Implantable medical devices (such as for instance cochlear implants, hearing devices, neuro-stimulators, cardioverter defibrillators, congestive heart failure devices, pacemakers, ventricular assist devices, artificial hearts, insulin pumps, drug pumps, incontinence devices, bone growth stimulators, or orthopedic implants) are currently used to treat a medical condition or pathology of a patient (e.g., an insulin pump to treat diabetes), or to overcome an impairment of a physiological functionality (e.g., a cochlear implant to restore the hearing functionality).
These devices have the capability of monitoring one or more physiological variables (such as for example cardiac heartbeat rate, blood glucose levels or blood pressure) by means of one or several sensors, and/or applying stimuli to the appropriate body organ or limb (such as for example an electrical discharge, or the release of a drug) by means of one or several actuators. Furthermore, in order to provide a particular functionality (for instance cardiac rhythm management, monitoring of activity levels, blood drug delivery or neuromuscular stimulation) the implanted medical device comprises an electronic circuitry that processes the collected physiological information and delivers the correct treatment.
Typically, an implantable medical device needs to be programmed to meet the specific particularities of the medical condition of a patient.
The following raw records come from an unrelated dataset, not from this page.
### config.mk
export PLATFORM = sky130hd
export DESIGN_NAME = frame_hdr_emitter
export DESIGN_NICKNAME = d
export VERILOG_FILES = /design/src/rtl/fhe_pkg.sv /design/src/rtl/fhe_ctrl_regs.sv /design/src/rtl/fhe_snapshot.sv /design/src/rtl/fhe_hdr_seq.sv /design/src/rtl/frame_hdr_emitter.sv
export SDC_FILE = /design/constraint.sdc
export NUM_CORES = 1
export LEC_CHECK = 0
export ABC_AREA = 0
export BUFFER_PORTS_ARGS = -buffer_cell sky130_fd_sc_hd__clkbuf_2
export CAP_MARGIN = 20
export CORE_AREA = 4 4 78 80
export CTS_CLUSTER_DIAMETER = 80
export DETAILED_ROUTE_END_ITERATION = 8
export DIE_AREA = 0 0 82 84
export PLACE_DENSITY = 0.86
export REMOVE_ABC_BUFFERS = 1
export SYNTH_ARGS = -nofsm -noshare
export SYNTH_HDL_FRONTEND = slang
export SYNTH_SLANG_ARGS = --single-unit
### constraint.sdc
create_clock -name clk -period 4.16 [get_ports clk]
set_input_delay 0.416 -clock clk [delete_from_list [all_inputs] [get_ports clk]]
set_output_delay 0.416 -clock clk [all_outputs]
set_load 0.05 [all_outputs]
### src/rtl/fhe_pkg.sv
package fhe_pkg;
  localparam int MASK_W    = 3;
  localparam int STREAM_W  = 3;
  localparam int FIELD_W   = 16;
  localparam int HDR_BYTES = 7;
  localparam int IDX_W     = $clog2(HDR_BYTES);

  localparam logic [7:0] OP_STREAM   = 8'h05;
  localparam logic [7:0] OP_SUBFRAME = 8'h19;
  localparam logic [7:0] OP_RANGE    = 8'h1A;

  typedef logic [IDX_W-1:0] hdr_idx_t;
  localparam hdr_idx_t LAST_IDX = hdr_idx_t'(HDR_BYTES - 1);

  typedef struct packed {
    logic [MASK_W-1:0]   mask;
    logic [STREAM_W-1:0] stream;
    logic [FIELD_W-1:0]  range_bins;
  } hdr_cfg_t;

  function automatic logic [7:0] pack_flags(input logic [MASK_W-1:0] m,
                                            input logic [STREAM_W-1:0] s);
    return {{(8 - MASK_W - STREAM_W){1'b0}}, m, s};
  endfunction
endpackage

### src/rtl/fhe_ctrl_regs.sv
module fhe_ctrl_regs
  import fhe_pkg::*;
#(
  parameter logic [FIELD_W-1:0] DEF_RANGE_BINS = 16'd512
) (
  input  logic               clk,
  input  logic               rst,
  input  logic               cmd_valid,
  input  logic [7:0]         cmd_opcode,
  input  logic [FIELD_W-1:0] cmd_value,
  output hdr_cfg_t           cfg
);
  always_ff @(posedge clk) begin
    if (rst) begin
      cfg.mask       <= '1;
      cfg.stream     <= '1;
      cfg.range_bins <= DEF_RANGE_BINS;
    end else if (cmd_valid) begin
      case (cmd_opcode)
        OP_SUBFRAME: cfg.mask       <= cmd_value[MASK_W-1:0];
        OP_STREAM:   cfg.stream     <= cmd_value[STREAM_W-1:0];
        OP_RANGE:    cfg.range_bins <= cmd_value;
        default:     ;
      endcase
    end
  end
endmodule

### src/rtl/fhe_snapshot.sv
module fhe_snapshot
  import fhe_pkg::*;
#(
  parameter logic [FIELD_W-1:0] DEF_RANGE_BINS = 16'd512
) (
  input  logic     clk,
  input  logic     rst,
  input  logic     capture,
  input  hdr_cfg_t live,
  output hdr_cfg_t held
);
  always_ff @(posedge clk) begin
    if (rst) begin
      held.mask       <= '1;
      held.stream     <= '1;
      held.range_bins <= DEF_RANGE_BINS;
    end else if (capture) begin
      held <= live;
    end
  end
endmodule

### src/rtl/fhe_hdr_seq.sv
module fhe_hdr_seq
  import fhe_pkg::*;
#(
  parameter logic [7:0] SYNC_BYTE   = 8'hA5,
  parameter logic [7:0] VERSION     = 8'h02,
  parameter int         FRAME_CNT_W = 16
) (
  input  logic     clk,
  input  logic     rst,
  input  logic     start,
  input  hdr_cfg_t snap,
  output logic     idle,
  output logic     hdr_valid,
  input  logic     hdr_ready,
  output logic [7:0] hdr_data,
  output logic     hdr_last
);
  logic                   busy;
  hdr_idx_t               idx;
  hdr_idx_t               nxt_idx;
  logic [FRAME_CNT_W-1:0] frame_cnt;
  logic [FIELD_W-1:0]     fnum16;
  logic [7:0]             nxt_byte;

  assign nxt_idx   = idx + hdr_idx_t'(1);
  assign fnum16    = FIELD_W'(frame_cnt);
  assign idle      = !busy;
  assign hdr_valid = busy;

  // Byte after the current one, taken only from the snapshot.
  always_comb begin
    case (nxt_idx)
      hdr_idx_t'(1): nxt_byte = VERSION;
      hdr_idx_t'(2): nxt_byte = pack_flags(snap.mask, snap.stream);
      hdr_idx_t'(3): nxt_byte = fnum16[15:8];
      hdr_idx_t'(4): nxt_byte = fnum16[7:0];
      hdr_idx_t'(5): nxt_byte = snap.range_bins[15:8];
      hdr_idx_t'(6): nxt_byte = snap.range_bins[7:0];
      default:       nxt_byte = SYNC_BYTE;
    endcase
  end

  always_ff @(posedge clk) begin
    if (rst) begin
      busy      <= 1'b0;
      idx       <= '0;
      hdr_data  <= '0;
      hdr_last  <= 1'b0;
      frame_cnt <= '0;
    end else if (!busy) begin
      if (start) begin
        busy     <= 1'b1;
        idx      <= '0;
        hdr_data <= SYNC_BYTE;
        hdr_last <= 1'b0;
      end
    end else if (hdr_ready) begin
      if (idx == LAST_IDX) begin
        busy      <= 1'b0;
        hdr_last  <= 1'b0;
        frame_cnt <= frame_cnt + 1'b1;
      end else begin
        idx      <= nxt_idx;
        hdr_data <= nxt_byte;
        hdr_last <= (nxt_idx == LAST_IDX);
      end
    end
  end
endmodule

### src/rtl/frame_hdr_emitter.sv
module frame_hdr_emitter
  import fhe_pkg::*;
#(
  parameter logic [7:0]  SYNC_BYTE      = 8'hA5,
  parameter logic [7:0]  VERSION        = 8'h02,
  parameter logic [15:0] DEF_RANGE_BINS = 16'd512,
  parameter int          FRAME_CNT_W    = 16
) (
  input  logic        clk,
  input  logic        rst,
  input  logic        cmd_valid,
  input  logic [7:0]  cmd_opcode,
  input  logic [15:0] cmd_value,
  input  logic        frame_done,
  output logic        hdr_valid,
  input  logic        hdr_ready,
  output logic [7:0]  hdr_data,
  output logic        hdr_last
);
  hdr_cfg_t live_cfg;
  hdr_cfg_t snap_cfg;
  logic     seq_idle;
  logic     capture;

  assign capture = frame_done && seq_idle;

  fhe_ctrl_regs #(.DEF_RANGE_BINS(DEF_RANGE_BINS)) u_regs (
    .clk(clk), .rst(rst), .cmd_valid(cmd_valid), .cmd_opcode(cmd_opcode),
    .cmd_value(cmd_value), .cfg(live_cfg)
  );

  fhe_snapshot #(.DEF_RANGE_BINS(DEF_RANGE_BINS)) u_snap (
    .clk(clk), .rst(rst), .capture(capture), .live(live_cfg), .held(snap_cfg)
  );

  fhe_hdr_seq #(
    .SYNC_BYTE(SYNC_BYTE), .VERSION(VERSION), .FRAME_CNT_W(FRAME_CNT_W)
  ) u_seq (
    .clk(clk), .rst(rst), .start(capture), .snap(snap_cfg), .idle(seq_idle),
    .hdr_valid(hdr_valid), .hdr_ready(hdr_ready), .hdr_data(hdr_data),
    .hdr_last(hdr_last)
  );
endmodule

# --- Word-level counts from Yosys, hierarchy flattened ---
# Cells that the tools add are included.
totals:
  regBits: 73
  input_bits: 29
  out_inout_bits: 10
classes:
  add_sub_neg: 2
  n_eq_ne: 12
  mux: 17
  reduce_logical: 9
ops:
  columns: ["cell", "count"]
  rows:
  - ["8-bit case mux with 6 select lines", 1]
  - ["8-bit two-way mux", 4]
  - ["16-bit by 1-bit adder with 16-bit output (second input constant)", 1]
  - ["8-bit by 5-bit equality test with 1-bit output (second input constant)", 2]
  - ["3-bit equality test (second input constant)", 4]
  - ["3-bit two-way mux", 4]
  - ["8-bit by 3-bit equality test with 1-bit output (second input constant)", 1]
  - ["1-bit two-way mux", 8]
  - ["2-bit AND reduction", 4]
  - ["3-bit by 2-bit equality test with 1-bit output (second input constant)", 2]
  - ["3-bit AND reduction", 2]
  - ["2-bit != test (second input constant)", 2]
  - ["3-bit by 1-bit adder with 3-bit output (second input constant)", 1]
  - ["3-bit by 1-bit equality test with 1-bit output (second input constant)", 1]
  - ["2-bit nonzero test", 1]
  - ["1-bit logical AND", 1]
  - ["1-bit zero test", 1]

# --- Depth between registers and ports, before layout ---
# Gate-level depths: netlist of the first run.
depth:
  depth_word: 6
  ltp_mapped: 7

# --- Cells and area by module ---
# Synthesis of the first run repeated with hierarchy kept, for this count alone.
hier_totals:
  cells_unflattened: 361
  area_unflattened_um2: 3415.8
modules_own_cells:
  columns: ["module", "n_inst", "cells_per_inst", "area_each_um2", "seq_area_each_um2"]
  rows:
  - ["fhe_hdr_seq", 1, 190, 1604.0, 580.6]
  - ["fhe_ctrl_regs", 1, 99, 997.2, 440.4]
  - ["fhe_snapshot", 1, 71, 808.3, 440.4]
  - ["frame_hdr_emitter", 1, 1, 6.3, 0.0]

# --- Worst setup path before layout of the first run ---
# Ideal clock, no wire load.
synth_timing:
  path_type: "flip-flop to flip-flop"
  start: "register u_seq.busy (netlist: u_seq.hdr_valid)"
  end: "register u_seq.frame_cnt[15] (netlist: u_seq.fnum16[15])"
  setup_ps: 123
  arrival_ps: 1887
  path_slack_ps: 2150
  stages_incl_launch_ff: 5
  synth_period_minus_slack_ps: 2010
  cell_sequence: "dfxtp_1 -> nand4_2 -> nor4_2 -> nand3_1 -> mux2_1"
synth_via:
  elab_chain_len: 1
synth_lines:
  columns: ["element", "line", "rtl"]
  rows:
  - ["from (decl)", "fhe_hdr_seq.sv:18", "logic busy;"]
  - ["from (signal assigned)", "fhe_hdr_seq.sv:45", "busy <= 1'b0;"]
  - ["from (signal assigned)", "fhe_hdr_seq.sv:52", "busy <= 1'b1;"]
  - ["from (signal assigned)", "fhe_hdr_seq.sv:59", "busy <= 1'b0;"]
  - ["3-bit AND reduction (no line)", null, null]
  - ["to (signal assigned)", "fhe_hdr_seq.sv:61", "frame_cnt <= frame_cnt + 1'b1;"]
  - ["to (decl)", "fhe_hdr_seq.sv:21", "logic [FRAME_CNT_W-1:0] frame_cnt;"]
# Every way passes these cells.
# A chain may end at the register's enable or synchronous reset.

# --- Worst setup path after layout of the first run ---
layout_timing:
  start: "register u_seq.idx[0]"
  end: "register u_seq.frame_cnt[13] (netlist: u_seq.fnum16[13])"
layout_via:
  elab_chain_len: 2
layout_lines:
  columns: ["element", "line", "rtl"]
  rows:
  - ["from (decl)", "fhe_hdr_seq.sv:19", "hdr_idx_t idx;"]
  - ["from (signal assigned)", "fhe_hdr_seq.sv:63", "idx <= nxt_idx;"]
  - ["3-bit equality test", "fhe_hdr_seq.sv:58", "if (idx == LAST_IDX) begin"]
  - ["3-bit AND reduction (no line)", null, null]
# Every way passes these cells.

==> results of run 1 <==
## synth_stat cells, drive strengths merged
| library cell | n |
|---|---|
| a211o | 8 |
| a211oi | 3 |
| a21o | 2 |
| a21oi | 27 |
| a221oi | 5 |
| a222oi | 5 |
| a22oi | 1 |
| a2bb2oi | 2 |
| a311oi | 1 |
| a31o | 1 |
| a31oi | 3 |
| and2 | 3 |
| and3 | 2 |
| and4 | 1 |
| buf | 7 |
| clkbuf | 16 |
| dfxtp | 73 |
| ha | 6 |
| inv | 4 |
| mux2 | 7 |
| mux2i | 15 |
| nand2 | 57 |
| nand2b | 3 |
| nand3 | 13 |
| nand3b | 11 |
| nand4 | 4 |
| nor2 | 41 |
| nor2b | 12 |
| nor3 | 9 |
| nor4 | 4 |
| nor4b | 1 |
| o21ai | 5 |
| or2 | 1 |
| or3 | 2 |
| or4b | 1 |
| xnor2 | 8 |
| xor2 | 3 |
## sequential cells by signal, summed over array words and instances, names as in the netlist
signal,count
u_regs.cfg,22
u_snap.held,22
u_seq.fnum16,16
u_seq.hdr_data,8
u_seq.idx,3
u_seq.hdr_last,1
u_seq.hdr_valid,1
## routing by layer
metal | up-vias | share of wire [%] | global-route usage, %
met4 | 0 | 2.3 | 9.517
met2 | 122 | 47 | 35.12
met3 | 20 | 7.9 | 5.940
li1 | 1342 | - | -
met5 | - | 0 | 0
met1 | 1295 | 43 | 30.40
## stage by stage
step                setup slack [ns]  utilization, %
finish                         1.786           68.24
global route                   1.647           68.24
CTS                            1.835           68.24
detailed placement             1.844           63.56
global placement               1.993           63.56
floorplan                      1.767               -
## worst register-to-register path, cell delays in order, from the launching register on
cell	delay [ns]
dfxtp_1	0.37
inv_1	0.11
ha_1	0.47
nand4_2	0.32
nor4_2	0.50
nand3_1	0.17
mux2_1	0.32
## power breakdown
part	internal [mW]	switching, mW	total [mW]
clock	0.416	0.274	0.691
sequential	0.709	0.00772	0.717
combinational	0.0338	0.0726	0.106
total	1.16	0.354	1.51
## final cells by class
cell class / instances / area (µm²) / share of cell area [%]
clock buffer: 10 / 137.6 / 3.731
tap: 72 / 90.09 / 2.442
multi-input combinational: 267 / 1657 / 44.91
inverter: 4 / 15.01 / 0.4071
timing repair buffer: 41 / 212.7 / 5.767
clock inverter: 6 / 115.1 / 3.121
sequential: 73 / 1461 / 39.62
## kinds of logic (layout without fill, tap and decap cells)
| kind of cell | Yosys count | after routing | synth area share (%) |
|---|---|---|---|
| simple gates | 165 | 165 | 25.67 |
| buf+inv | 27 | 61 | 3.932 |
| compound gates | 63 | 63 | 13.03 |
| fa+ha+maj | 6 | 6 | 2.313 |
| mux | 22 | 22 | 7.054 |
| flops | 73 | 73 | 45.03 |
| xor+xnor | 11 | 11 | 2.969 |
## worst paths after layout
kind	from	endpoint	slack, ns	cells after the start
min	cmd_value[9]	u_regs.cfg[9]	0.26	2
min reg2reg	u_seq.hdr_data[6]	u_seq.hdr_data[6]	0.45	2
max reg2reg	u_seq.idx[0]	u_seq.fnum16[13]	1.79	6
max	u_seq.idx[0]	u_seq.fnum16[13]	1.79	6
==> flow_summary.ini, run 1 <==
[drt]
first_pass_iters = 5
drtIter0Drc = 252
viasPerCell = 5.875
dr_total_vias = 2779
routed_wl_um = 7359
drc = 0
wl_per_cell_um = 15.56
postRouteAntennaNets = 0

[floorplanning]
dieArea_um2 = 6888
core_um2 = 5405
start_util_pct = 60.05
die_h_um = 84
die_x_um = 82
io_pins = 39
placementRows = 27

[grt]
grt_pass1_vias = 2660
grt_max_degree = 66
antenna_found_initial = 0
gr-usage-all-layers_pct = 22.99
grt_pass1_wl_um = 12300
gr-total-overflow = 0

[pwr]
p_per_area_nw_per_um2 = 410.4
p_total_mw = 1.514
irDropWorstVdd_mv = 0.2326
leakage_nw = 1.361

[clocking]
clock_latency_ns = 0.35
cts_sinks = 73
clock-root-buffer = clkbuf_8
h-tree-depth = 3
ctsResizeCount = 0
clockBufferDepth = 2
holdBufCountCts = 0
cts_tree = done
cts_setup_buffers = 0
clk_pin_slew_worst_paths_ns = 0.08
cts_made_buffers = 9

[worst_setup_path]
path_max_fanout = 13
path_buf_inv = 1
worst-setup-path-type = flip-flop to flip-flop
cpPeakStageDelay_ns = 0.50
arrival_ns = 2.62
worstPathRequired_ns = 4.40
cp_cell_sequence = inv_1 > ha_1 > nand4_2 > nor4_2 > nand3_1 > mux2_1
crit_path_top_delay_cell = nor4_2
startpoint_type = flip-flop
crit_family = simple AND/OR/NAND/NOR gates
timing.critical_path.to_type = flip-flop

[sta]
hold_violations = 0
fin_crit_ns = 2.374
rsz0062_at_grt = no
period_share_pct = 57.06
worst_slew_pin_slew_ns = 0.9417
setup_viol = 0
setup_tns_ns = 0
slew_viol_final = 0
hold_ws_ns = 0.2601
maxSlewHeadroom_pct = 37.22
finClkSkew_ns = 0.007830
fmaxAchievable_ghz = 0.4213

[finish]
final_area_um2 = 3689
layout_commonest_cell = dfxtp_1
num_antenna_cells = 0
area_growth_syn_to_layout_pct = 13.65
nNetsFinal = 431
mostFrequentLayoutCells = dfxtp_1 (73), nand2_1 (57), nor2_1 (41), clkbuf_2 (38), a21oi_1 (27)
drive_gt1_share_pct = 17.46
instances_no_fill = 473
num-fill-cells = 446

[run]
cap_viol_max_count = 0

[placed_design]
place_congestion = 0.9132
dp.final_hpwl_um = 4932
place.port_buffers = 38
dp_cells = 457
placed_cell_area_um2 = 3436

[logic_synthesis]
ys_types = 45
synth_area_leader_cell = dfxtp_1
yosysSeqAreaShare_pct = 45.03
synth_top_area_share_pct = 45.03
syn_inst = 367
synth_seq_cells = 73
synth.yosys.warnings = 0
syn_area_um2 = 3246
synth_area_per_cell_um2 = 8.844
netlist_top_cells_area = dfxtp_1 (45%), nand2_1 (6.6%), nor2_1 (4.7%), mux2i_1 (4.6%), a21oi_1 (4.2%)

[worst_hold_path]
min_path_type = input port to flip-flop

[run_status]
status = complete, no violations
Power figures use the tool's default switching activity.
==> run 2: changes to the inputs <==
- CORE_AREA: 4 4 78 80 -> 4 4 81 83
- DIE_AREA: 0 0 82 84 -> 0 0 85 87
- PLACE_DENSITY: 0.86 -> 0.81
- clock period: 4.16 -> 2.2 ns (I/O delays scaled with it)
==> run 2 against run 1 <==
  * Critical path depth fell by 1
  * Core utilization fell by 5.3 points
  * Via count fell by 1.5%
  * First-iteration DRC count rose by 5.2%
  * Sequential power rose by 90%
  * Die area rose by 7.4%
  * Register-to-register slack got worse by 1.5 ns
==> flow_summary.ini, run 2 (synthesis gave the netlist of run 1 again) <==
[run_status]
status = complete, no violations

[clocking]
clock_latency_ns = 0.36
cts_made_buffers = 9
clock-root-buffer = clkbuf_8
cts_sinks = 73
cts_tree = done
holdBufCountCts = 0
ctsResizeCount = 0
cts_setup_buffers = 0
clockBufferDepth = 2
h-tree-depth = 3
clk_pin_slew_worst_paths_ns = 0.09

[drt]
postRouteAntennaNets = 0
routed_wl_um = 7125
viasPerCell = 5.688
drtIter0Drc = 265
drc = 0
first_pass_iters = 5
dr_total_vias = 2736
wl_per_cell_um = 14.81

[floorplanning]
start_util_pct = 55.47
placementRows = 28
core_um2 = 5851
io_pins = 39
dieArea_um2 = 7395
die_h_um = 87
die_x_um = 85

[sta]
fmaxAchievable_ghz = 0.5126
hold_violations = 0
rsz0062_at_grt = no
worst_slew_pin_slew_ns = 0.7415
slew_viol_final = 0
maxSlewHeadroom_pct = 50.57
fin_crit_ns = 1.951
setup_tns_ns = 0
period_share_pct = 88.67
hold_ws_ns = 0.07450
setup_viol = 0
finClkSkew_ns = 0.01276

[placed_design]
place_congestion = 0.8947
dp.final_hpwl_um = 5036
place.port_buffers = 38

[worst_setup_path]
crit_path_top_delay_cell = ha_1
cpPeakStageDelay_ns = 0.52
timing.critical_path.to_type = flip-flop
arrival_ns = 2.24
worst-setup-path-type = flip-flop to flip-flop
cp_cell_sequence = ha_1 > nor3_1 > mux2_2 > or3_1 > o21ai_0
worstPathRequired_ns = 2.49
path_max_fanout = 15
startpoint_type = flip-flop

[finish]
area_growth_syn_to_layout_pct = 13.49
num_antenna_cells = 0
nNetsFinal = 436
mostFrequentLayoutCells = dfxtp_1 (73), nand2_1 (57), nor2_1 (41), clkbuf_2 (38), a21oi_1 (27)
layout_commonest_cell = dfxtp_1
drive_gt1_share_pct = 18.47
final_util_pct = 62.96

[grt]
grt_pass1_wl_um = 12010
gr-total-overflow = 0
grt_max_degree = 46
gr-usage-all-layers_pct = 20.34
antenna_found_initial = 0
grt_pass1_vias = 2548

[pwr]
p_per_area_nw_per_um2 = 684.2
leakage_nw = 1.350
p_total_mw = 2.520
irDropWorstVdd_mv = 0.5322

[worst_hold_path]
min_path_type = input port to flip-flop

[run]
cap_viol_max_count = 0
## run 2: cell count changes in the layout (fill, tap and decap cells not counted), sizes merged
cell,before,now
buf,3,8
bufinv,3,0
clkinvlp,1,4
## run 2: worst max-delay path, delay by kind of cell (launching register included)
kind / cells / cell delay [ns]
multiplexers: 1 / 0.31
AO/OA/AOI/OAI: 1 / 0.16
AND/OR/NAND/NOR: 2 / 0.46
flip-flops: 1 / 0.44
adder cells (fa/ha/maj): 1 / 0.52
## run 2: per-stage QoR
stage / cell area, µm² / cells / setup WS, ns
2_1_floorplan: 3133 / 344 / 0.002693
3_3_place_gp: 3502 / 465 / 0.3672
3_5_place_dp: 3502 / 465 / 0.2785
4_1_cts: 3684 / 481 / 0.2591
5_1_grt: 3684 / 481 / 0.1620
6_report: 3684 / 481 / 0.2492
## run 2: area by class of cell
| class | count | area (µm²) |
|---|---|---|
| clock inverter | 6 | 43.79 |
| inverter | 4 | 15.01 |
| multi-input combinational | 267 | 1657 |
| timing repair buffer | 46 | 275.3 |
| fill | 496 | 2167 |
| tap | 75 | 93.84 |
| sequential | 73 | 1461 |
| clock buffer | 10 | 137.6 |
## run 2: power by group
group / total (mW) / leakage, nW / internal (mW) / switching, mW
Sequential: 1.36 / 0.591 / 1.34 / 0.0157
Clock: 0.959 / 0.0805 / 0.439 / 0.520
Combinational: 0.205 / 0.678 / 0.0685 / 0.137
Total: 2.52 / 1.35 / 1.85 / 0.672
## run 2: path summary, 6_finish.rpt
path                             to  slack [ns]     startpoint  cells after the start
setup / recovery  u_seq.hdr_data[3]        0.25   u_seq.idx[0]                      5
hold / removal        u_regs.cfg[9]        0.07   cmd_value[9]                      2
setup reg to reg  u_seq.hdr_data[3]        0.25   u_seq.idx[0]                      5
hold reg to reg      u_snap.held[8]        0.45  u_regs.cfg[8]                      2
## run 2: per-layer routing
layer,vias to the layer above,global-route usage [%],part of all wire [%]
li1,1349,-,-
met1,1278,26.43,45
met2,91,31.99,46
met3,18,5.866,6.2
met4,0,7.914,2.9
met5,-,0,0
==> run 3: changes to the inputs <==
--- a/config.mk
+++ b/config.mk
@@ -8,2 +8,3 @@
 export ABC_AREA = 0
+export ABC_CLOCK_PERIOD_IN_PS = 2200
 export BUFFER_PORTS_ARGS = -buffer_cell sky130_fd_sc_hd__clkbuf_2
==> constraint.sdc (replaced) <==
create_clock -name clk -period 2.2 [get_ports clk]
set_input_delay 0.55 -clock clk [delete_from_list [all_inputs] [get_ports clk]]
set_output_delay 0.55 -clock clk [all_outputs]
set_load 0.05 [all_outputs]
==> run 3 against run 2 <==
  * Setup slack worse by 0.013 ns
  * Critical path depth did not move
  * Cell count increased by 0.62%
  * First-iteration DRC count fell by 3.8%
  * Non-clock buffer count increased by 3
  * Register-to-register slack hardly changed
  * Flip-flop and latch count unchanged
  * Critical endpoint is now u_seq.hdr_data[6]
  * Highest routed layer unchanged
Although this task can be performed initially either before or during the surgical procedure to implant the device into the recipient, the medical conditions or the body of the patient are likely to evolve over time, thus making it necessary to re-adjust the implanted device accordingly to these changes in order not to degrade the effectiveness of its therapeutic functionality.
The programming (including reprogramming) of the implanted medical device is usually done by controlling the device with an external programming unit. Therefore, it is advantageous to realize such programming and reprogramming using non-invasive techniques, like for example a radiofrequency link with a wireless implanted device, as it reduces discomfort to the patient and avoids the risk and the cost of surgery.
In some prior-art cases, a wireless implantable medical device and an external control unit use a near-field technique for the communication. According to this technique, signals are coupled inductively between an external antenna and an antenna in the implantable device, usually a coil antenna.
One of the problems of this technique is that, as the near-fields decay very rapidly with distance, the external antenna (typically a loop antenna) has to be placed within a few centimeters from the implanted device in order for the communication to take place, which is inconvenient for a clinician, reduces the mobility of the patient, and allows limited functionality between the implantable medical device and the external unit.
As an alternative, some prior-art implantable medical devices use far-field radiofrequency to communicate with an external unit. This option overcomes the problem of short range, as the communication can take place over greater distances, whereby this technique implies minimal restrictions on the physical activities in which a patient can participate, and enables the individual to remotely monitor and control a medical condition without feeling restricted by the medical device.
However, an important problem of this approach is the integration of an antenna in such small implantable devices, as the space required for an antenna to operate at the frequency bands typically used for medical applications is large compared to the dimensions of these devices.
Furthermore, attempts to make small antennas have resulted in these antennas being very inefficient, which leads to a decreased range, an increase in power consumption and, therefore, to shorter battery life.
The present invention addresses this problem as it discloses how to integrate an antenna in an implantable medical device such that the antenna size is compatible with the dimensions of the medical device, while exhibiting good electrical performance.